More major challenges face the two companies as they seek to combine, particularly on the integration side, both technically and culturally, says Dave Bennett, a systems integration specialist and executive vice president at Orion Health, vendor of the Rhapsody integration engine that connects disparate IT systems within complex environments.

"The businesses are so different that the semantics to align the companies will be difficult," he notes. "CVS, a retailer and supplier-distributor, looks at how to optimize the retail channel--it's all about optimizing the supply chain. On the other hand, healthcare emphasizes billing and reimbursement issues. CVS has pharmacy and consumer buying habits information. Aetna has information on consumers, wellness and preventive care. The companies have to take data from two different worlds, understand it and optimize it."

The new company, Bennett believes, will need a new model of engagement with the consumer and that will include the need for community IT integration with Blues plans, other payers and providers.
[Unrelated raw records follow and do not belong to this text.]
## src/rtl/core/cle_pkg.sv

```systemverilog
// Shared types, key codes and the colour menu table for the console line editor.
package cle_pkg;

  // Default ring depth
  localparam int LINE_DEPTH_DEF = 128;

  // Reader status codes
  typedef enum logic [1:0] {
    RD_NONE  = 2'd0,
    RD_EMPTY = 2'd1,
    RD_CHAR  = 2'd2,
    RD_EOF   = 2'd3
  } rd_status_t;

  // Echo codes
  typedef enum logic [1:0] {
    ECHO_NONE  = 2'd0,
    ECHO_CHAR  = 2'd1,
    ECHO_ERASE = 2'd2
  } echo_kind_t;

  // Item kinds
  localparam logic KIND_KEY  = 1'b0;
  localparam logic KIND_READ = 1'b1;

  // Key codes
  localparam logic [7:0] KEY_NUL    = 8'h00;
  localparam logic [7:0] KEY_CTRL_D = 8'h04;
  localparam logic [7:0] KEY_CTRL_H = 8'h08;
  localparam logic [7:0] KEY_LF     = 8'h0A;
  localparam logic [7:0] KEY_CR     = 8'h0D;
  localparam logic [7:0] KEY_CTRL_P = 8'h10;
  localparam logic [7:0] KEY_CTRL_U = 8'h15;
  localparam logic [7:0] KEY_DEL    = 8'h7F;
  localparam logic [7:0] KEY_UP_LO  = 8'h77; // w
  localparam logic [7:0] KEY_UP_HI  = 8'h57; // W
  localparam logic [7:0] KEY_DN_LO  = 8'h73; // s
  localparam logic [7:0] KEY_DN_HI  = 8'h53; // S

  localparam logic [7:0] TOGGLE_KEY_RST = 8'hFF;
  localparam logic [7:0] ATTR_RST       = 8'h07; // white on black

  // Attribute applied by each menu row
  function automatic logic [7:0] row_attr(input logic [1:0] row);
    logic [7:0] attr;
    case (row)
      2'd0:    attr = 8'h07;
      2'd1:    attr = 8'h75;
      2'd2:    attr = 8'h34;
      default: attr = 8'h67;
    endcase
    return attr;
  endfunction

endpackage

```

## src/rtl/core/cle_if.sv

```systemverilog
// Valid/ready channel interfaces for the console line editor input and result streams.
interface cle_in_if;
  logic       valid;
  logic       ready;
  logic       kind;
  logic [7:0] key_code;
  logic       read_in_progress;

  modport source (output valid, kind, key_code, read_in_progress, input ready);
  modport sink   (input valid, kind, key_code, read_in_progress, output ready);
endinterface

interface cle_out_if;
  logic       valid;
  logic       ready;
  logic [1:0] read_status;
  logic [7:0] read_char;
  logic       read_ends_call;
  logic [1:0] echo_kind;
  logic [7:0] echo_char;
  logic [7:0] erase_count;
  logic       wake_reader;
  logic       procdump_request;
  logic       menu_shown;
  logic [1:0] menu_row;
  logic [7:0] text_attr;

  modport source (output valid, read_status, read_char, read_ends_call, echo_kind,
                  echo_char, erase_count, wake_reader, procdump_request, menu_shown,
                  menu_row, text_attr, input ready);
  modport sink   (input valid, read_status, read_char, read_ends_call, echo_kind,
                  echo_char, erase_count, wake_reader, procdump_request, menu_shown,
                  menu_row, text_attr, output ready);
endinterface

```

## src/rtl/core/console_line_editor.sv

```systemverilog
// Console line editor: canonical line discipline over a character ring, with colour menu.
//
// Usage:
//   in_ch carries one transaction per key (kind 0, key_code) or per one-character
//   read (kind 1, read_in_progress). out_ch returns exactly one result transaction
//   for each input transaction, in order: read status and character, echo or erase
//   request, reader wakeup, process dump request, and the menu/attribute state.
//   cfg_we/cfg_wdata set the menu toggle key; write it only while the block is idle.
// Flow: an accepted transaction is held in the input register, then moves into the
//   result register once that register is free to take it.
//   Throughput: one transaction per cycle while out_ch.ready stays high; the ring head character is prefetched
//   from the line store every cycle, with a write bypass, so a read sees a key
//   typed in the previous cycle.
// Reset (rst, synchronous): ring positions cleared, menu closed on row 0,
//   attribute 0x07, toggle key 0xFF. The line store is not cleared; only
//   committed entries are ever read.
// Stall: while out_ch.ready is low the result register holds; the input register
//   still takes one transaction, then in_ch.ready drops until the result moves.
module console_line_editor #(
  parameter int LINE_DEPTH = cle_pkg::LINE_DEPTH_DEF
) (
  input  logic          clk,
  input  logic          rst,
  input  logic          cfg_we,
  input  logic [7:0]    cfg_wdata,
  cle_in_if.sink        in_ch,
  cle_out_if.source     out_ch
);
  import cle_pkg::*;

  localparam int PosMod = 2 * LINE_DEPTH;
  localparam int PW     = $clog2(PosMod);
  localparam int SW     = $clog2(LINE_DEPTH);
  localparam logic [PW-1:0] PosMax = PW'(PosMod - 1);
  localparam logic [PW-1:0] DepthP = PW'(LINE_DEPTH);

  // Position helpers, positions run modulo 2*LINE_DEPTH
  function automatic logic [PW-1:0] pos_inc(input logic [PW-1:0] p);
    return (p == PosMax) ? '0 : p + PW'(1);
  endfunction

  function automatic logic [PW-1:0] pos_dec(input logic [PW-1:0] p);
    return (p == '0) ? PosMax : p - PW'(1);
  endfunction

  function automatic logic [PW-1:0] pos_diff(input logic [PW-1:0] a, input logic [PW-1:0] b);
    logic [PW:0] t;
    t = (a >= b) ? {1'b0, a} - {1'b0, b} : {1'b0, a} + (PW+1)'(PosMod) - {1'b0, b};
    return t[PW-1:0];
  endfunction

  function automatic logic [SW-1:0] slot_of(input logic [PW-1:0] p);
    logic [PW-1:0] s;
    s = (p >= DepthP) ? p - DepthP : p;
    return s[SW-1:0];
  endfunction

  // Configuration
  logic [7:0] toggle_key;

  always_ff @(posedge clk) begin
    if (rst) begin
      toggle_key <= TOGGLE_KEY_RST;
    end else if (cfg_we) begin
      toggle_key <= cfg_wdata;
    end
  end

  // Input register
  logic       in_vld;
  logic       in_kind;
  logic [7:0] in_key;
  logic       in_rip;
  logic       out_vld;
  logic       advance;

  assign advance     = in_vld && (!out_vld || out_ch.ready);
  assign in_ch.ready = !in_vld || advance;

  always_ff @(posedge clk) begin
    if (rst) begin
      in_vld <= 1'b0;
    end else if (in_ch.valid && in_ch.ready) begin
      in_vld <= 1'b1;
    end else if (advance) begin
      in_vld <= 1'b0;
    end
  end

  always_ff @(posedge clk) begin
    if (in_ch.valid && in_ch.ready) begin
      in_kind <= in_ch.kind;
      in_key  <= in_ch.key_code;
      in_rip  <= in_ch.read_in_progress;
    end
  end

  // Editor state
  logic [PW-1:0] read_pos, commit_pos, edit_pos;
  logic [PW-1:0] read_pos_next, commit_pos_next, edit_pos_next;
  logic          menu_open, menu_open_next;
  logic [1:0]    menu_choice, menu_choice_next;
  logic [7:0]    colour_attr, colour_attr_next;

  // Line store with prefetched head character
  logic [7:0]    line_store [LINE_DEPTH];
  logic          wr_en;
  logic [SW-1:0] wr_addr;
  logic [7:0]    wr_data;
  logic [SW-1:0] rd_addr;
  logic [7:0]    mem_rd;
  logic          byp;
  logic [7:0]    byp_data;
  logic [7:0]    head_char;

  assign rd_addr   = slot_of(read_pos_next);
  assign head_char = byp ? byp_data : mem_rd;

  always_ff @(posedge clk) begin
    if (wr_en) begin
      line_store[wr_addr] <= wr_data;
    end
    mem_rd   <= line_store[rd_addr];
    byp      <= wr_en && (wr_addr == rd_addr);
    byp_data <= wr_data;
  end

  // Result fields of the item in the input register
  rd_status_t  r_status;
  logic [7:0]  r_char;
  logic        r_ends;
  echo_kind_t  r_echo;
  logic [7:0]  r_echo_char;
  logic [7:0]  r_erase;
  logic        r_wake;
  logic        r_pdump;

  // Key and read processing
  always_comb begin
    logic [7:0]    c;
    logic [PW-1:0] n;
    logic [PW-1:0] ep;

    read_pos_next    = read_pos;
    commit_pos_next  = commit_pos;
    edit_pos_next    = edit_pos;
    menu_open_next   = menu_open;
    menu_choice_next = menu_choice;
    colour_attr_next = colour_attr;
    wr_en       = 1'b0;
    wr_addr     = slot_of(edit_pos);
    wr_data     = in_key;
    r_status    = RD_NONE;
    r_char      = '0;
    r_ends      = 1'b0;
    r_echo      = ECHO_NONE;
    r_echo_char = '0;
    r_erase     = '0;
    r_wake      = 1'b0;
    r_pdump     = 1'b0;
    c  = in_key;
    n  = pos_diff(edit_pos, commit_pos);
    ep = pos_inc(edit_pos);

    if (advance) begin
      if (in_kind == KIND_KEY) begin
        if (c == toggle_key) begin
          menu_open_next = !menu_open;
        end else if (menu_open) begin
          // menu navigation swallows all other keys
          if (c inside {KEY_UP_LO, KEY_UP_HI}) begin
            menu_choice_next = menu_choice - 2'd1;
          end else if (c inside {KEY_DN_LO, KEY_DN_HI}) begin
            menu_choice_next = menu_choice + 2'd1;
          end else if (c inside {KEY_LF, KEY_CR}) begin
            colour_attr_next = row_attr(menu_choice);
            menu_open_next   = 1'b0;
          end
        end else if (c == KEY_CTRL_P) begin
          r_pdump = 1'b1;
        end else if (c == KEY_CTRL_U) begin
          if (n != '0) begin
            edit_pos_next = commit_pos;
            r_echo        = ECHO_ERASE;
            r_erase       = (32'(n) > 32'd255) ? 8'd255 : 8'(n);
          end
        end else if (c inside {KEY_CTRL_H, KEY_DEL}) begin
          if (n != '0) begin
            edit_pos_next = pos_dec(edit_pos);
            r_echo        = ECHO_ERASE;
            r_erase       = 8'd1;
          end
        end else if (c != KEY_NUL && pos_diff(edit_pos, read_pos) < DepthP) begin
          // ordinary key: store and echo, CR becomes LF
          if (c == KEY_CR) begin
            c = KEY_LF;
          end
          wr_en         = 1'b1;
          wr_data       = c;
          edit_pos_next = ep;
          r_echo        = ECHO_CHAR;
          r_echo_char   = c;
          if (c == KEY_LF || c == KEY_CTRL_D || pos_diff(ep, read_pos) == DepthP) begin
            commit_pos_next = ep;
            r_wake          = 1'b1;
          end
        end
      end else begin
        // one-character read
        if (read_pos == commit_pos) begin
          r_status = RD_EMPTY;
        end else if (head_char == KEY_CTRL_D) begin
          r_status = RD_EOF;
          if (!in_rip) begin
            read_pos_next = pos_inc(read_pos);
          end
        end else begin
          read_pos_next = pos_inc(read_pos);
          r_status      = RD_CHAR;
          r_char        = head_char;
          r_ends        = (head_char == KEY_LF);
        end
      end
    end
  end

  always_ff @(posedge clk) begin
    if (rst) begin
      read_pos    <= '0;
      commit_pos  <= '0;
      edit_pos    <= '0;
      menu_open   <= 1'b0;
      menu_choice <= '0;
      colour_attr <= ATTR_RST;
    end else begin
      read_pos    <= read_pos_next;
      commit_pos  <= commit_pos_next;
      edit_pos    <= edit_pos_next;
      menu_open   <= menu_open_next;
      menu_choice <= menu_choice_next;
      colour_attr <= colour_attr_next;
    end
  end

  // Result register
  rd_status_t o_status;
  logic [7:0] o_char;
  logic       o_ends;
  echo_kind_t o_echo;
  logic [7:0] o_echo_char;
  logic [7:0] o_erase;
  logic       o_wake;
  logic       o_pdump;
  logic       o_menu;
  logic [1:0] o_row;
  logic [7:0] o_attr;

  always_ff @(posedge clk) begin
    if (rst) begin
      out_vld <= 1'b0;
    end else if (advance) begin
      out_vld <= 1'b1;
    end else if (out_ch.ready) begin
      out_vld <= 1'b0;
    end
  end

  always_ff @(posedge clk) begin
    if (advance) begin
      o_status    <= r_status;
      o_char      <= r_char;
      o_ends      <= r_ends;
      o_echo      <= r_echo;
      o_echo_char <= r_echo_char;
      o_erase     <= r_erase;
      o_wake      <= r_wake;
      o_pdump     <= r_pdump;
      o_menu      <= menu_open_next;
      o_row       <= menu_choice_next;
      o_attr      <= colour_attr_next;
    end
  end

  assign out_ch.valid            = out_vld;
  assign out_ch.read_status      = o_status;
  assign out_ch.read_char        = o_char;
  assign out_ch.read_ends_call   = o_ends;
  assign out_ch.echo_kind        = o_echo;
  assign out_ch.echo_char        = o_echo_char;
  assign out_ch.erase_count      = o_erase;
  assign out_ch.wake_reader      = o_wake;
  assign out_ch.procdump_request = o_pdump;
  assign out_ch.menu_shown       = o_menu;
  assign out_ch.menu_row         = o_row;
  assign out_ch.text_attr        = o_attr;

  // Ring ordering: read <= commit <= edit <= read + depth
  logic ring_order_ok;
  assign ring_order_ok = (pos_diff(commit_pos, read_pos) <= pos_diff(edit_pos, read_pos)) &&
                         (pos_diff(edit_pos, read_pos) <= DepthP);

`ifndef ASSERT_OFF
  a_ring_order: assert property (@(posedge clk) disable iff (rst) ring_order_ok)
    else $error("ring positions out of order");

  a_wake_echo: assert property (@(posedge clk) disable iff (rst)
    out_vld && o_wake |-> o_echo == ECHO_CHAR)
    else $error("reader woken without a stored character");

  a_pdump_menu: assert property (@(posedge clk) disable iff (rst)
    out_vld && o_pdump |-> !o_menu)
    else $error("process dump raised while menu open");

  a_read_no_edit: assert property (@(posedge clk) disable iff (rst)
    advance && in_kind == KIND_READ |=> $stable(edit_pos) && $stable(commit_pos))
    else $error("read changed the edit or commit position");
`endif

endmodule

```

## src/flat_wrapper.sv

```systemverilog
// flat-port wrapper written by rule: the top's interface ports become plain ports
module console_line_editor_flat import cle_pkg::*;
#(
  parameter int LINE_DEPTH = cle_pkg::LINE_DEPTH_DEF
)
  (clk, rst, cfg_we, cfg_wdata, in_ch_valid, in_ch_kind, in_ch_key_code, in_ch_read_in_progress, in_ch_ready, out_ch_valid, out_ch_read_status, out_ch_read_char, out_ch_read_ends_call, out_ch_echo_kind, out_ch_echo_char, out_ch_erase_count, out_ch_wake_reader, out_ch_procdump_request, out_ch_menu_shown, out_ch_menu_row, out_ch_text_attr, out_ch_ready);
  cle_in_if in_ch_i ();
  cle_out_if out_ch_i ();
  input  logic clk;
  input  logic rst;
  input  logic cfg_we;
  input  logic [7:0] cfg_wdata;
  input wire logic [$bits(in_ch_i.valid)-1:0] in_ch_valid;
  input wire logic [$bits(in_ch_i.kind)-1:0] in_ch_kind;
  input wire logic [$bits(in_ch_i.key_code)-1:0] in_ch_key_code;
  input wire logic [$bits(in_ch_i.read_in_progress)-1:0] in_ch_read_in_progress;
  output wire logic [$bits(in_ch_i.ready)-1:0] in_ch_ready;
  output wire logic [$bits(out_ch_i.valid)-1:0] out_ch_valid;
  output wire logic [$bits(out_ch_i.read_status)-1:0] out_ch_read_status;
  output wire logic [$bits(out_ch_i.read_char)-1:0] out_ch_read_char;
  output wire logic [$bits(out_ch_i.read_ends_call)-1:0] out_ch_read_ends_call;
  output wire logic [$bits(out_ch_i.echo_kind)-1:0] out_ch_echo_kind;
  output wire logic [$bits(out_ch_i.echo_char)-1:0] out_ch_echo_char;
  output wire logic [$bits(out_ch_i.erase_count)-1:0] out_ch_erase_count;
  output wire logic [$bits(out_ch_i.wake_reader)-1:0] out_ch_wake_reader;
  output wire logic [$bits(out_ch_i.procdump_request)-1:0] out_ch_procdump_request;
  output wire logic [$bits(out_ch_i.menu_shown)-1:0] out_ch_menu_shown;
  output wire logic [$bits(out_ch_i.menu_row)-1:0] out_ch_menu_row;
  output wire logic [$bits(out_ch_i.text_attr)-1:0] out_ch_text_attr;
  input wire logic [$bits(out_ch_i.ready)-1:0] out_ch_ready;
  assign in_ch_i.valid = in_ch_valid;
  assign in_ch_i.kind = in_ch_kind;
  assign in_ch_i.key_code = in_ch_key_code;
  assign in_ch_i.read_in_progress = in_ch_read_in_progress;
  assign in_ch_ready = in_ch_i.ready;
  assign out_ch_valid = out_ch_i.valid;
  assign out_ch_read_status = out_ch_i.read_status;
  assign out_ch_read_char = out_ch_i.read_char;
  assign out_ch_read_ends_call = out_ch_i.read_ends_call;
  assign out_ch_echo_kind = out_ch_i.echo_kind;
  assign out_ch_echo_char = out_ch_i.echo_char;
  assign out_ch_erase_count = out_ch_i.erase_count;
  assign out_ch_wake_reader = out_ch_i.wake_reader;
  assign out_ch_procdump_request = out_ch_i.procdump_request;
  assign out_ch_menu_shown = out_ch_i.menu_shown;
  assign out_ch_menu_row = out_ch_i.menu_row;
  assign out_ch_text_attr = out_ch_i.text_attr;
  assign out_ch_i.ready = out_ch_ready;
  console_line_editor #(.LINE_DEPTH(LINE_DEPTH)) u_core (.clk(clk), .rst(rst), .cfg_we(cfg_we), .cfg_wdata(cfg_wdata), .in_ch(in_ch_i), .out_ch(out_ch_i));
endmodule
```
Information systems integration efforts will cover pharmacy, claims processing, plan management, employers, patients and clinical systems, among others. The companies will have to select, organize, verify and pull out data, then place it in a real-time analytics platform and doing so at considerable scale as they seek the best ways to combine and move forward.

Data and technology issues aside, Will Hinde, a managing director at West Monroe Partners, warns this is not a done deal. “Considering the unsuccessful Anthem-Cigna and Aetna-Humana mergers indicates a tough road ahead for an acquisition on the scale of CVS and Aetna; it’s still possible that the Department of Justice could move to block this deal.”

As new care models emerge, such as a combined CVS-Aetna company, big data and analytics will play important roles in success of the venture, says Jeremy Sherer, an attorney in health law firm Hooper, Lundy & Bookman's Boston office. With new models and the shift to value-based care, providers will look to harness the data they have on patients that could lead to efficiencies and savings. Big data is information to analyze and analytics is the process to conduct the actual analysis with the goal to produce more efficient and higher quality care at a lower cost of care.

CVS and Aetna will seek increased roles for digital tools to aid in transitioning care to community-based clinics, which could include inside CVS pharmacies, Sherer believes. "There is a potential for major quality of care improvements and savings if, for instance, patients can use telemedicine and digital tools to communicate with their medical team from home and allow their recovery to be monitored remotely. The potential for change is significant if the parties can adopt a locally-focused model."

Haller also sees an upside for healthcare consumers in the consolidation of CVS and Aetna.

“While consolidation in the healthcare space is supposed to benefit customers via lower costs and better outcomes, this generally has not come to fruition from most mergers,” he notes. “But this vertical merger provides a unique opportunity to improve care management, especially of patients with chronic conditions who fill a lot of prescription drugs.”

But Haller also expressed concerns about the potential impact on patient privacy. “For example, will patients want their insurer to know they’re buying junk food or alcohol at a CVS retail outlet?"